Tingkat keberhasilan ini kiranya belum mencapai puncak keberhasilan, karena perlu dipertahankan dan menggapai tingkat KLA seutuhnya.Disamping belum tercapainya Kota Layak Anak secara paripurna, Yogyakarta perlu berbenah diri terkait nasib dari kelompok mikro sosial yaitu keluarga terutama anak.
Terlebih dalam masa pagebluk Covid-19 seperti hari ini, terdapat perubahan dinamika kehidupan yang mengalami transformasi yang signifikan. Menjadi pekerjaan rumah tersendiri untuk pihak pemangku kebijakan dan agen yang terlibat dalam dunia perkembangan anak di masa serba sulit seperti ini.
Pelbagai problema yang masih dialami anak seperti kekerasan, pernikahan dini, turunya derajat kesejahteraan, meningkatnya jumlah putus sekolah dan meningkatnya siswa miskin.
Tercatat pada survei nasional PPPA (2020) anak yang mengalami kekerasan fisik sejumlah 36,43% anak laki-laki dan 19,35% anak perempuan, sedangkan kekerasan emosional sebesar 52,34% dan 58,51% anak.
Zaman berubah, begitu pula cara berpikir dan menyikapi anak harus berubah. Perlu daya pikir yang adil sejak dalam pikiran, mengapa demikian? Karena jelas kiranya beban anak bertambah baik psikologis, sosial dan ekonomi di masa pagebluk Covid-19 ini.Di ranah pendidikan sekolah tak terkecuali, perlu mengurangi beban belajar dan mengubah pendagogi pembelajaran sangat perlu dilakukan.
Peningkatan intensitas belajar dan pemberian pekerjaan rumah berlebih bagi anak yang mulanya ditujukan demi “perkembangan” anak akan menjadi bumerang yang menghantam balik perkembangan anak. Seperti studi Cooper (2006) anak akan kehilangan masa pengenalan dirinya dan akan terbebani karena pemberian pekerjaan rumah yang berlebih: waktu bermain berkurang, keletihan, waktu bersama keluarga berkurang dan waktu eksplorasi diri sendiri dengan hobi tidak akan terjadi.
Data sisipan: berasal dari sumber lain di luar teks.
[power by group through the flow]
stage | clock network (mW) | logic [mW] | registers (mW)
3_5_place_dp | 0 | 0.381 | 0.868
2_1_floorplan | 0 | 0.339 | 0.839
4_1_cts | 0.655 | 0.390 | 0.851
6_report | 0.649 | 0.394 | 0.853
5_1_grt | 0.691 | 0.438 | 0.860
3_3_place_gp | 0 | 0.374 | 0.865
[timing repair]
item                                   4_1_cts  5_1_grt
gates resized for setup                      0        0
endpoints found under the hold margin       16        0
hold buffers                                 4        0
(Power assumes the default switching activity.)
## src/rtl/serial_rx_pkg.sv

```systemverilog
package serial_rx_pkg;

  typedef enum logic [2:0] {
    RX_IDLE  = 3'd0,
    RX_START = 3'd1,
    RX_DATA  = 3'd2,
    RX_PAR   = 3'd3,
    RX_STOP  = 3'd4,
    RX_BRK   = 3'd5
  } rx_state_e;

  typedef struct packed {
    logic [7:0] data;
    logic       perr;
    logic       ferr;
    logic       brk;
  } rx_result_t;

endpackage

```

## src/rtl/serial_rx_sync.sv

```systemverilog
module serial_rx_sync #(
  parameter int STAGES = 2
) (
  input  logic clk,
  input  logic rst_n,
  input  logic din,
  output logic dout
);
  logic [STAGES-1:0] stage_q;
  logic [STAGES-1:0] stage_d;

  always_comb begin
    stage_d = {stage_q[STAGES-2:0], din};
  end

  always_ff @(posedge clk or negedge rst_n) begin
    if (!rst_n) stage_q <= '1;
    else        stage_q <= stage_d;
  end

  assign dout = stage_q[STAGES-1];
endmodule

```

## src/rtl/serial_rx_frame.sv

```systemverilog
module serial_rx_frame
  import serial_rx_pkg::*;
#(
  parameter int OSR    = 16,
  parameter int DATA_W = 8
) (
  input  logic             clk,
  input  logic             rst_n,
  input  logic             tick,
  input  logic             rx,
  input  logic [1:0]       len_sel,
  input  logic [1:0]       par_mode,
  output logic             done,
  output rx_result_t       result
);
  localparam int CNT_W   = $clog2(OSR);
  localparam int IDX_W   = $clog2(DATA_W);
  localparam int MIN_LEN = DATA_W - 3;
  localparam logic [CNT_W-1:0] MID  = CNT_W'(OSR / 2 - 1);
  localparam logic [CNT_W-1:0] LAST = CNT_W'(OSR - 1);

  rx_state_e          state_q, state_d;
  logic [CNT_W-1:0]   cnt_q, cnt_d;
  logic [IDX_W-1:0]   idx_q, idx_d;
  logic [DATA_W-1:0]  shr_q, shr_d;
  logic               par_q, par_d;
  logic               prev_q, prev_d;

  logic [IDX_W-1:0]   last_idx;
  logic               par_en;
  logic               exp_par;
  logic               is_brk;

  assign last_idx = IDX_W'(MIN_LEN - 1) + IDX_W'(len_sel);
  assign par_en   = par_mode[0];
  assign exp_par  = par_mode[1] ? (^shr_q) : ~(^shr_q);
  assign is_brk   = (shr_q == '0) && (!par_en || !par_q) && !rx;

  always_comb begin
    state_d = state_q;
    cnt_d   = cnt_q;
    idx_d   = idx_q;
    shr_d   = shr_q;
    par_d   = par_q;
    prev_d  = tick ? rx : prev_q;
    done    = 1'b0;
    if (tick) begin
      unique case (state_q)
        RX_IDLE: begin
          if (prev_q && !rx) begin
            state_d = RX_START;
            cnt_d   = '0;
            shr_d   = '0;
            par_d   = 1'b0;
          end
        end
        RX_START: begin
          if (cnt_q == MID) begin
            cnt_d   = '0;
            idx_d   = '0;
            state_d = rx ? RX_IDLE : RX_DATA;
          end else begin
            cnt_d = cnt_q + 1'b1;
          end
        end
        RX_DATA: begin
          if (cnt_q == LAST) begin
            cnt_d        = '0;
            shr_d[idx_q] = rx;
            if (idx_q == last_idx) state_d = par_en ? RX_PAR : RX_STOP;
            else                   idx_d   = idx_q + 1'b1;
          end else begin
            cnt_d = cnt_q + 1'b1;
          end
        end
        RX_PAR: begin
          if (cnt_q == LAST) begin
            cnt_d   = '0;
            par_d   = rx;
            state_d = RX_STOP;
          end else begin
            cnt_d = cnt_q + 1'b1;
          end
        end
        RX_STOP: begin
          if (cnt_q == LAST) begin
            cnt_d   = '0;
            done    = 1'b1;
            state_d = is_brk ? RX_BRK : RX_IDLE;
          end else begin
            cnt_d = cnt_q + 1'b1;
          end
        end
        RX_BRK: begin
          if (rx) state_d = RX_IDLE;
        end
        default: state_d = RX_IDLE;
      endcase
    end
  end

  always_comb begin
    result.data = shr_q;
    result.brk  = is_brk;
    result.ferr = !rx;
    result.perr = par_en && !is_brk && (par_q != exp_par);
  end

  always_ff @(posedge clk or negedge rst_n) begin
    if (!rst_n) begin
      state_q <= RX_IDLE;
      cnt_q   <= '0;
      idx_q   <= '0;
      shr_q   <= '0;
      par_q   <= 1'b0;
      prev_q  <= 1'b1;
    end else begin
      state_q <= state_d;
      cnt_q   <= cnt_d;
      idx_q   <= idx_d;
      shr_q   <= shr_d;
      par_q   <= par_d;
      prev_q  <= prev_d;
    end
  end
endmodule

```

## src/rtl/serial_rx_hold.sv

```systemverilog
module serial_rx_hold
  import serial_rx_pkg::*;
(
  input  logic       clk,
  input  logic       rst_n,
  input  logic       done,
  input  rx_result_t result,
  input  logic       ack,
  input  logic       ovr_clr,
  output rx_result_t held,
  output logic       valid,
  output logic       ovr
);
  rx_result_t held_q, held_d;
  logic       valid_q, valid_d;
  logic       ovr_q, ovr_d;

  always_comb begin
    held_d  = done ? result : held_q;
    valid_d = done ? 1'b1 : (ack ? 1'b0 : valid_q);
    if (done && valid_q && !ack) ovr_d = 1'b1;
    else if (ovr_clr)            ovr_d = 1'b0;
    else                         ovr_d = ovr_q;
  end

  always_ff @(posedge clk or negedge rst_n) begin
    if (!rst_n) begin
      held_q  <= '0;
      valid_q <= 1'b0;
      ovr_q   <= 1'b0;
    end else begin
      held_q  <= held_d;
      valid_q <= valid_d;
      ovr_q   <= ovr_d;
    end
  end

  assign held  = held_q;
  assign valid = valid_q;
  assign ovr   = ovr_q;
endmodule

```

## src/rtl/serial_rx_core.sv

```systemverilog
module serial_rx_core
  import serial_rx_pkg::*;
#(
  parameter int OSR         = 16,
  parameter int SYNC_STAGES = 2
) (
  input  logic       clk,
  input  logic       rst_n,
  input  logic       tick_16x,
  input  logic       rxd,
  input  logic [1:0] len_sel,
  input  logic [1:0] par_mode,
  input  logic       char_ack,
  input  logic       ovr_clr,
  output logic [7:0] char_data,
  output logic       char_valid,
  output logic       err_parity,
  output logic       err_frame,
  output logic       err_break,
  output logic       ovr_flag
);
  logic       rx_s;
  logic       char_done;
  rx_result_t frame_res;
  rx_result_t held_res;

  serial_rx_sync #(.STAGES(SYNC_STAGES)) u_sync (
    .clk  (clk),
    .rst_n(rst_n),
    .din  (rxd),
    .dout (rx_s)
  );

  serial_rx_frame #(.OSR(OSR), .DATA_W(8)) u_frame (
    .clk     (clk),
    .rst_n   (rst_n),
    .tick    (tick_16x),
    .rx      (rx_s),
    .len_sel (len_sel),
    .par_mode(par_mode),
    .done    (char_done),
    .result  (frame_res)
  );

  serial_rx_hold u_hold (
    .clk    (clk),
    .rst_n  (rst_n),
    .done   (char_done),
    .result (frame_res),
    .ack    (char_ack),
    .ovr_clr(ovr_clr),
    .held   (held_res),
    .valid  (char_valid),
    .ovr    (ovr_flag)
  );

  assign char_data  = held_res.data;
  assign err_parity = held_res.perr;
  assign err_frame  = held_res.ferr;
  assign err_break  = held_res.brk;
endmodule

```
Di ranah keluarga barangkali menjadi momentum pagebluk Covid-19 ini untuk mengenal anak dengan lebih dalam. Karena masa sekarang yang dimana mengharuskan banyak kegiatan dilakukan melalui rumah saja. Sehingga banyak pertemuan secara fisik antara anak dan orang tua. Pertemuan secara psikologis dan sosial perlu dibingkai dengan indah, yaitu dengan komunikasi satu-sama lain.
Dengan begitu kekerasan fisik dan simbolik di dalam rumah tangga dapat ditekan. Perlu dipahami setiap anak perlu di rekognisi seperti kegemaran, selera makan, cita-citanya dan perkembangan anak bagaimana cara dia memandang dunia oleh anggota keluarga dan masyarakat.
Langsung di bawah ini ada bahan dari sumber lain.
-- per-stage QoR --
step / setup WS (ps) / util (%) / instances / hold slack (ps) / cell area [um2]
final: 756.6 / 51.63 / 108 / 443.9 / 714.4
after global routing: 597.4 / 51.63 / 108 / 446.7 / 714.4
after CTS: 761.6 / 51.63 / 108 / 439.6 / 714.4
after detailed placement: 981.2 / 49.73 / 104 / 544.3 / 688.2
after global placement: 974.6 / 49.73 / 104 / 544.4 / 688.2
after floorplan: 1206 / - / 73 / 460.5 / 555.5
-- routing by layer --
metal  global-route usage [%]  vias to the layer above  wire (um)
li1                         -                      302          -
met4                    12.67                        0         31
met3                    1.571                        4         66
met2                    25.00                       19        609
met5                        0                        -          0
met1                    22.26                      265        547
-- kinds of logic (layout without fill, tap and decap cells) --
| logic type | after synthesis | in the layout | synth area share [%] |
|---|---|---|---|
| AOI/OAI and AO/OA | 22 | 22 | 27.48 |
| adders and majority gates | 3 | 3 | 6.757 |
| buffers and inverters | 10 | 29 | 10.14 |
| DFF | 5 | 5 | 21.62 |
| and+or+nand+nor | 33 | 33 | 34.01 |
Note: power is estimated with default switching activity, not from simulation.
===== src/rtl/wr_policy_tracker.sv =====
module wr_policy_tracker #(
  parameter int LINES     = 16,
  parameter int WORDS     = 8,
  parameter bit WRITEBACK = 1'b1
) (
  input  logic                     clk,
  input  logic                     rst_n,
  input  logic                     refill_en,
  input  logic [$clog2(LINES)-1:0] refill_line,
  input  logic                     drop_en,
  input  logic [$clog2(LINES)-1:0] drop_line,
  input  logic                     st_en,
  input  logic [$clog2(LINES)-1:0] st_line,
  input  logic [$clog2(WORDS)-1:0] st_word,
  input  logic [1:0]               st_size,
  input  logic                     st_hit,
  output logic [1:0]               cmd,
  output logic [$clog2(LINES)-1:0] cmd_line
);
  localparam int LW = $clog2(LINES);
  localparam logic [1:0] CMD_NONE = 2'd0, CMD_SINGLE = 2'd1, CMD_BURST = 2'd2;
  localparam logic [1:0] SZ_WORD = 2'd2;

  logic [WORDS-1:0] vmask [LINES];
  logic [WORDS-1:0] st_cur, st_next;
  logic             word_set, st_full;
  logic [1:0]       cmd_d;

  assign word_set = st_en && st_hit && (st_size == SZ_WORD);
  assign st_cur   = vmask[st_line];

  always_comb begin
    if (refill_en && refill_line == st_line)   st_next = '1;
    else if (drop_en && drop_line == st_line)  st_next = '0;
    else if (word_set)                         st_next = st_cur | (WORDS'(1) << st_word);
    else                                       st_next = st_cur;
  end

  assign st_full = &st_next;
  assign cmd_d = !st_en ? CMD_NONE :
                 (WRITEBACK && st_hit && st_full) ? CMD_BURST : CMD_SINGLE;

  always_ff @(posedge clk) begin
    if (!rst_n) begin
      for (int l = 0; l < LINES; l++) vmask[l] <= '0;
      cmd      <= CMD_NONE;
      cmd_line <= '0;
    end else begin
      for (int l = 0; l < LINES; l++) begin
        if (refill_en && refill_line == LW'(l))                vmask[l] <= '1;
        else if (drop_en && drop_line == LW'(l))               vmask[l] <= '0;
        else if (word_set && st_line == LW'(l))                vmask[l][st_word] <= 1'b1;
      end
      cmd      <= cmd_d;
      cmd_line <= st_en ? st_line : cmd_line;
    end
  end

  AST_IDLE_NONE: assert property (@(posedge clk) disable iff (!rst_n)
    !st_en |=> cmd == CMD_NONE);
  AST_STORE_CMD: assert property (@(posedge clk) disable iff (!rst_n)
    st_en |=> (cmd != CMD_NONE) && (cmd_line == $past(st_line)));
  AST_WT_NO_BURST: assert property (@(posedge clk) disable iff (!rst_n)
    (!WRITEBACK && st_en) |=> cmd == CMD_SINGLE);
  AST_MISS_SINGLE: assert property (@(posedge clk) disable iff (!rst_n)
    (st_en && !st_hit) |=> cmd == CMD_SINGLE);
  AST_REFILL_BURST: assert property (@(posedge clk) disable iff (!rst_n)
    (WRITEBACK && st_en && st_hit && refill_en && refill_line == st_line) |=> cmd == CMD_BURST);
  AST_CMD_LEGAL: assert property (@(posedge clk) disable iff (!rst_n)
    cmd != 2'd3);
endmodule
Kendati demikian tahap pertama yang dapat dilakukan adalah memahami anak dengan mengakui dirinya sebagai subjek yang bebas. Semakin banyak peraturan dan larangan yang diberikan kepada anak di masa Pandemi Covid-19 akan merepresi ruang ekspresi anak bahkan menghasilkan kekerasan –karena melanggar peraturan dan di hukum seperti dimaki, dipukul, ditampar dsb.Pada akhirnya pertanyaan yang musti dijawab seberapa penting Kota layak Anak perlu diperjuangkan? Tentu sangat penting karena jumlah anak yang terdapat di Indonesia memang hanya 1/3 dari seluruh penduduk (Profil anak Indonesia, 2013).
Tetapi mereka adalah 100% masa depan keluarga, masyarakat negara dan dunia. Dalam konteks perjuangan Yogyakarta dalam menciptakan KLA, perlu melibatkan sinergi dari keluarga, lembaga sosial, masyarakat dan pemangku kebijakan.
Kesatupaduan dan cara berfikir yang adil terhadap anak merupakan kunci jawaban dari soal-soal yang berlapis permasalahan anak. Kendati demikian Kota Layak Anak yang di idamkan oleh Yogyakarta dan tentu Indonesia, bukan lagi sebuah mimpi tetapi sebuah kenyataan.